Anyway, I've been spending the last twenty-four hours like most of you probably have, immersed in non-stop coverage of the life and times of Senator Edward M. Kennedy. It's not usual for me to refer to our elected officials without their hard won titles, if for no reason than out of respect for the offices they hold. However, it is difficult not to refer to Senator Kennedy as "Teddy" even though I am not a colleague, a relative, or a close personal friend. Maybe it's hard to look at any Kennedy as formally as we should, so embedded in our psyches are they. The photos of them that we've seen for decades could just as easily be our own family photos, and in some cases I have an easier time naming all of the Kennedy's than I do my own relatives, but that's besides the point. We have come to know Joe and Rose and their children as if we are talking about people we hold near and dear to our hearts. And maybe that's fitting.
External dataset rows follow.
<file path="src/rtl/ov7725_cfg_sequencer.sv">
// ov7725_cfg_sequencer
// Walks the OV7725 init table (entries 0..TABLE_SIZE-1) and issues one SCCB
// write per entry to the SCCB master. Inserts the power-up settle delay
// before the first fetch and the soft-reset settle delay after an ACKed
// write of reg 0x12 with bit7 set. A NACKed write is re-issued up to
// MAX_RETRY times before the run stops in ERROR.
//
// Ports:
//   clk, rst_n       clock, synchronous active-low reset
//   start            one-cycle pulse; starts a run (ignored while busy)
//   tbl_addr         registered table address to the init ROM
//   tbl_data         ROM word {reg, value}, valid one clk after tbl_addr
//   cmd_valid/ready  write request handshake to the SCCB master
//   cmd_dev/reg/data slave address (constant), sub-address, value
//   cmd_done/nack    transaction finished pulse; nack qualified by done
//   busy/done/error  run status; done and error are sticky
//   err_addr         table index that ran out of retries
//   dbg_state        current FSM state, for checkers and debug
//
// Handshake: cmd_valid is high only in ISSUE. A write is transferred on the
// rising clk edge where cmd_valid & cmd_ready; until then cmd_reg/cmd_data
// are held stable, and cmd_valid drops on the cycle after the transfer.
// cmd_ready is ignored outside ISSUE and cmd_done outside WAIT_ACK.
module ov7725_cfg_sequencer #(
  parameter int unsigned TABLE_SIZE   = 68,
  parameter int unsigned ADDR_WIDTH   = 8,
  parameter logic [7:0]  DEV_ADDR     = 8'h42,
  parameter logic [19:0] POWERUP_WAIT = 20'd1_000_000,
  parameter logic [19:0] RESET_WAIT   = 20'd500_000,
  parameter int unsigned MAX_RETRY    = 3
) (
  input  logic                  clk,
  input  logic                  rst_n,
  input  logic                  start,
  output logic [ADDR_WIDTH-1:0] tbl_addr,
  input  logic [15:0]           tbl_data,
  output logic                  cmd_valid,
  input  logic                  cmd_ready,
  output logic [7:0]            cmd_dev,
  output logic [7:0]            cmd_reg,
  output logic [7:0]            cmd_data,
  input  logic                  cmd_done,
  input  logic                  cmd_nack,
  output logic                  busy,
  output logic                  done,
  output logic                  error,
  output logic [ADDR_WIDTH-1:0] err_addr,
  output logic [3:0]            dbg_state
);

  typedef enum logic [3:0] {
    IDLE     = 4'd0,
    PWR_WAIT = 4'd1,
    FETCH    = 4'd2,
    LATCH    = 4'd3,
    ISSUE    = 4'd4,
    WAIT_ACK = 4'd5,
    POST     = 4'd6,
    NEXT     = 4'd7,
    DONE     = 4'd8,
    ERROR    = 4'd9
  } state_t;

  // PWR_WAIT lasts POWERUP_WAIT cycles; a zero wait still spends one cycle.
  localparam logic [19:0] PWR_LIM = (POWERUP_WAIT == 20'd0) ? 20'd0 : POWERUP_WAIT - 20'd1;
  localparam logic [ADDR_WIDTH-1:0] LAST_ADDR = ADDR_WIDTH'(TABLE_SIZE - 1);
  localparam logic [1:0] RETRY_LIM = 2'(MAX_RETRY);

  state_t                state_q, state_d;
  logic [19:0]           cnt_q, cnt_d;
  logic [1:0]            retry_q, retry_d;
  logic [ADDR_WIDTH-1:0] addr_q, addr_d;
  logic [7:0]            reg_q, reg_d;
  logic [7:0]            data_q, data_d;
  logic                  done_q, done_d;
  logic                  error_q, error_d;
  logic [ADDR_WIDTH-1:0] err_addr_q, err_addr_d;

  logic        soft_rst;
  logic [19:0] post_lim;

  // A write of COM7 (0x12) with bit7 set resets the sensor, which then needs
  // RESET_WAIT cycles before it accepts the next write. POST always spends
  // its own first cycle, then counts the RESET_WAIT settle cycles on top.
  assign soft_rst = (reg_q == 8'h12) && data_q[7];
  assign post_lim = soft_rst ? RESET_WAIT : 20'd0;

  always_comb begin
    state_d    = state_q;
    cnt_d      = cnt_q;
    retry_d    = retry_q;
    addr_d     = addr_q;
    reg_d      = reg_q;
    data_d     = data_q;
    done_d     = done_q;
    error_d    = error_q;
    err_addr_d = err_addr_q;

    case (state_q)
      IDLE, DONE, ERROR: begin
        if (start) begin
          state_d    = PWR_WAIT;
          cnt_d      = 20'd0;
          addr_d     = '0;
          done_d     = 1'b0;
          error_d    = 1'b0;
          err_addr_d = '0;
        end
      end
      PWR_WAIT: begin
        if (cnt_q >= PWR_LIM) begin
          state_d = FETCH;
          cnt_d   = 20'd0;
        end else begin
          cnt_d = cnt_q + 20'd1;
        end
      end
      // The ROM registers tbl_addr during FETCH; its word is valid in LATCH.
      FETCH: state_d = LATCH;
      LATCH: begin
        reg_d   = tbl_data[15:8];
        data_d  = tbl_data[7:0];
        retry_d = 2'd0;
        state_d = ISSUE;
      end
      ISSUE: begin
        if (cmd_ready) state_d = WAIT_ACK;
      end
      WAIT_ACK: begin
        if (cmd_done) begin
          if (!cmd_nack) begin
            state_d = POST;
            cnt_d   = 20'd0;
          end else if (retry_q < RETRY_LIM) begin
            retry_d = retry_q + 2'd1;
            state_d = ISSUE;
          end else begin
            state_d    = ERROR;
            error_d    = 1'b1;
            err_addr_d = addr_q;
          end
        end
      end
      POST: begin
        if (cnt_q >= post_lim) begin
          state_d = NEXT;
          cnt_d   = 20'd0;
        end else begin
          cnt_d = cnt_q + 20'd1;
        end
      end
      NEXT: begin
        if (addr_q == LAST_ADDR) begin
          state_d = DONE;
          done_d  = 1'b1;
        end else begin
          addr_d  = addr_q + ADDR_WIDTH'(1);
          state_d = FETCH;
        end
      end
      default: state_d = IDLE;
    endcase
  end

  always_ff @(posedge clk) begin
    if (!rst_n) begin
      state_q    <= IDLE;
      cnt_q      <= 20'd0;
      retry_q    <= 2'd0;
      addr_q     <= '0;
      reg_q      <= 8'd0;
      data_q     <= 8'd0;
      done_q     <= 1'b0;
      error_q    <= 1'b0;
      err_addr_q <= '0;
    end else begin
      state_q    <= state_d;
      cnt_q      <= cnt_d;
      retry_q    <= retry_d;
      addr_q     <= addr_d;
      reg_q      <= reg_d;
      data_q     <= data_d;
      done_q     <= done_d;
      error_q    <= error_d;
      err_addr_q <= err_addr_d;
    end
  end

  assign tbl_addr  = addr_q;
  assign cmd_valid = (state_q == ISSUE);
  assign cmd_dev   = DEV_ADDR;
  assign cmd_reg   = reg_q;
  assign cmd_data  = data_q;
  assign busy      = (state_q != IDLE) && (state_q != DONE) && (state_q != ERROR);
  assign done      = done_q;
  assign error     = error_q;
  assign err_addr  = err_addr_q;
  assign dbg_state = state_q;

endmodule

</file>
<file path="config.mk">
export PLATFORM = sky130hd
export DESIGN_NAME = ov7725_cfg_sequencer
export DESIGN_NICKNAME = d
export VERILOG_FILES = /design/src/rtl/ov7725_cfg_sequencer.sv
export SDC_FILE = /design/constraint.sdc
export NUM_CORES = 1
export LEC_CHECK = 0
export CORE_MARGIN = 2
export CORE_UTILIZATION = 41
export CTS_BUF_LIST = sky130_fd_sc_hd__clkbuf_8
export CTS_CLUSTER_SIZE = 14
export DETAILED_ROUTE_END_ITERATION = 16
export PLACE_DENSITY = 0.67
export SLEW_MARGIN = 20
export SYNTH_ARGS = -nofsm -noshare
export SYNTH_HDL_FRONTEND = slang
export SYNTH_SLANG_ARGS = --single-unit
</file>
<file path="constraint.sdc">
create_clock -name clk -period 3.35 [get_ports clk]
set_input_delay 0.67 -clock clk [delete_from_list [all_inputs] [get_ports clk]]
set_output_delay 0.67 -clock clk [all_outputs]
set_load 0.005 [all_outputs]
</file>
After elaboration in Yosys (flattened, before gate mapping)
Cells that the tools add are included.
{ "word_totals": {"register_bits": 60, "inputBits": 22, "output_inout_bits": 48} }
{ "op_classes": {"addsub": 3, "order_cmp": 3, "eq_ne": 24, "mux": 34, "reduce_logical": 16} }
{ "ops": {"columns": ["operator", "count"], "rows": [
  ["$mux 20", 5],
  ["$pmux 20 s4", 1],
  ["$mux 8", 5],
  ["$mux 4", 8],
  ["$pmux 4 s8", 1],
  ["$pmux 8 s2", 2],
  ["$add 20x1->20 const B", 1],
  ["$ge 20x19->1", 1],
  ["$ge 20x20->1 const B", 1],
  ["$ne 2x2->1 const B", 10],
  ["$mux 19", 1],
  ["$eq 4x3->1 const B", 4],
  ["$reduce_and 5->1", 2],
  ["$add 8x1->8 const B", 1],
  ["$eq 4x2->1 const B", 2],
  ["$eq 4x4->1 const B", 2],
  ["$eq 8x5->1 const B", 1],
  ["$eq 8x7->1 const B", 1],
  ["$ne 4x4->1 const B", 2],
  ["$reduce_and 4->1", 2],
  ["$reduce_bool 4->1", 2],
  ["$mux 2", 3],
  ["$reduce_and 3->1", 2],
  ["$reduce_bool 2->1", 3],
  ["other kinds (10)", 17]
]} }

Logic depth before layout (Yosys ltp)
Gate-level depths: netlist (run 1).
{ "logic_depth": {"ltp_word": 6, "ltp_mapped": 11, "mapped_depth_nobuf": 10} }

Worst setup path after synthesis (run 1)
Ideal clock, no wire load.
{ "synth_path": {"path_kind": "reg2reg", "from": "reg reg_q[4], in the netlist cmd_reg[4]", "to": "reg cnt_q[12]", "arrival_time_ns": 2.636, "path_slack_ns": 0.645, "stages_incl_launch_ff": 10, "path_buffers": 0, "path_cell_list": "dfxtp_1 -> nor4bb_1 -> nand4_1 -> ha_1 -> a2111oi_0 -> nor3_1 -> a211o_1 -> a21o_4 -> or3_1 -> o21ai_1"} }
{ "synth_between": {"elab_chain_len": 6} }
{ "synth_rtl": {"columns": ["item", "line", "source"], "rows": [
  ["from (decl)", "73", "logic [7:0] reg_q, reg_d;"],
  ["from (signal assigned)", "181", "reg_q <= reg_d;"],
  ["$eq 8x5->1", "85", "assign soft_rst = (reg_q == 8'h12) && data_q[7];"],
  ["$logic_and 1x1->1", "85", null],
  ["$mux 19", "86", "assign post_lim = soft_rst ? RESET_WAIT : 20'd0;"],
  ["$ge 20x19->1", "145", "if (cnt_q >= post_lim) begin"],
  ["$mux 20", "145", null],
  ["$pmux 20 s4", "99", "case (state_q)"],
  ["to (signal assigned)", "178", "cnt_q <= cnt_d;"],
  ["to (decl)", "70", "logic [19:0] cnt_q, cnt_d;"]
]} }
No other way between the ends.
A chain may end at the register's enable or synchronous reset.

Worst setup path in the final report (run 1)
Same ends and word-level chain as after synthesis.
How many of us have lost three sons in service to our country? Who could imagine the horror and the grief of such public atrocities as the way in which Jack and Bobby died? And then it all came down to the youngest son, Teddy - both the burden and the privilege of being the patriarch, the one to whom all could turn and the one on whom all relied. I've often wondered how Teddy got up in the morning. Did he fear for his own life? Does the next generation?
In recent years the word "liberal" has become one that most democrats have shied away from in favor of "centrist," mostly because republicans say it with such disgust and disdain that being coined a "liberal" is akin to having leprosy. But not to Teddy, the liberal lion. He wore the label of "liberal" proudly, and because I grew up with those "liberal" values of equality for all (as opposed to equality for all who can afford it, or equality for all white men) ingrained in my psyche, I too wear the label of "liberal" proudly. But now it's time to do something with those liberal Ted Kennedy values - like pass substantive healthcare reform.
In watching all the footage of Teddy, while I am struck by his booming voice, his smile, and his charisma, I am struck more by his unrelenting sense of purpose. I am struck by his ability to look people squarely in the eye and disagree. I am amazed at his ability to take people to task for their actions and their positions. I am in awe of his ability not to waver, not to falter, and not stray from who he is and what he believes at his core. And though his flaws as a human being have at times far overshadowed his gifts, I am inspired by the courage he showed to take responsibility for them and to spend the remainder of his days trying to exemplify what redemption looks like.
So I aspire to be like Teddy in ways as seemingly small as speaking up with confidence and conviction, and ways as big as using my life to make something better and being that person who can be counted on by those I love.
Life is a ripple effect. What we do matters. It reverberates out into the world in ways that we can't begin to imagine from our current vantage point. Maybe Teddy knew this. Maybe he didn't and he just did the best he could with what he had from where he was.
While we can take comfort in the fact that at least one Kennedy boy of that generation lived to see old age and die of natural causes, he left so much undone. Really the only fitting tribute we can pay him is to be the voice for whom he was the voice, and to finish the work he started.